I should probably note here that I'm not suggesting the reviewers are all maligning masterpieces. A judgment of whether a work is worthwhile or not is less interesting to me than how such a conclusion is reached (call me self-indulgent). It's not the inaccuracy of the term that bothers me so much as the argument it hides: an accusation of self-indulgence, like an accusation of "elitism", lets a reviewer disguise the fact that they're trying to speak for some imaginary mass audience, to say "I did not understand/appreciate/enjoy X, and therefore you should not, either." (Which is essentially what one of the commentors to Kiernan's post suggested: "So, the reviewer is basically saying, 'It doesn't interest me, so it shouldn't interest anyone else,' but taking a roundabout way of saying it so as, perhaps, to stave of consciousness of this indiscretion.") I suppose all of us who make our opinions public are doing this to some extent, trying to shape a consensus to make ourselves feel less alone, but there are many more subtle, nuanced, and useful ways of doing it than throwing around terms like "self-indulgent".
Update: Or maybe this is wrongheaded.
...this is one of those things that strikes me very odd, like reviewers accusing an author of writing in a way that seems "artificial" or "self-conscious." It is, of course, a necessary prerequisite of fiction that one employ the artifice of language and that one exist in an intensely self-conscious state.

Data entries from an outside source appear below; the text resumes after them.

==> config.mk <==
export PLATFORM = sky130hd
export DESIGN_NAME = lobm_outq
export DESIGN_NICKNAME = d
export VERILOG_FILES = /design/src/design/lobm_pkg.sv /design/src/design/lobm_outq.sv
export SDC_FILE = /design/constraint.sdc
export NUM_CORES = 1
export LEC_CHECK = 0
export ABC_CLOCK_PERIOD_IN_PS = 12050
export BUFFER_PORTS_ARGS = -buffer_cell sky130_fd_sc_hd__buf_2
export CORE_MARGIN = 2
export CORE_UTILIZATION = 36
export CTS_CLUSTER_DIAMETER = 100
export DETAILED_ROUTE_END_ITERATION = 12
export RECOVER_POWER = 100
export REMOVE_ABC_BUFFERS = 1
export SLEW_MARGIN = 10
export SYNTH_ARGS = -nofsm -noshare
export SYNTH_HDL_FRONTEND = slang
export SYNTH_SLANG_ARGS = --single-unit
==> constraint.sdc <==
create_clock -name clk -period 12.05 [get_ports clk]
set_input_delay 1.8075 -clock clk [delete_from_list [all_inputs] [get_ports clk]]
set_output_delay 1.8075 -clock clk [all_outputs]
set_load 0.02 [all_outputs]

Same with "self-indulgent." What could possibly be more self-indulgent than the act of writing fantastic fiction? The author is indulging her- or himself in the expression of the fantasy, and, likewise, the readers are indulging themselves in the luxury of someone else's fantasy. I've never written a story that wasn't self-indulgent. Neither has any other fantasy or sf author. We indulge our interests, our obsessions, and assume that someone out there will feel as passionately about X as we do.I agree that it's an entirely inappropriate term (though I may have perhaps used it myself; I hope not), but how it gets used is, nonetheless, interesting. Let's look at some random and unscientifically selected examples:
- From a review of an Ani DiFranco CD: subtitle: "Self-Indulgent, Self-Righteous Babe"; from text: "an overly indulgent song which utilizes an answering machine message that has little to do with the actual song save for a single shared line"
- From a review of the movie The Anniversary Party: "I would have liked to have written the film off as self-indulgent claptrap made by some self-indulgent actors and starring their self-indulgent friends. But, the film, tho' seriously flawed is very human, perceptive and emotional."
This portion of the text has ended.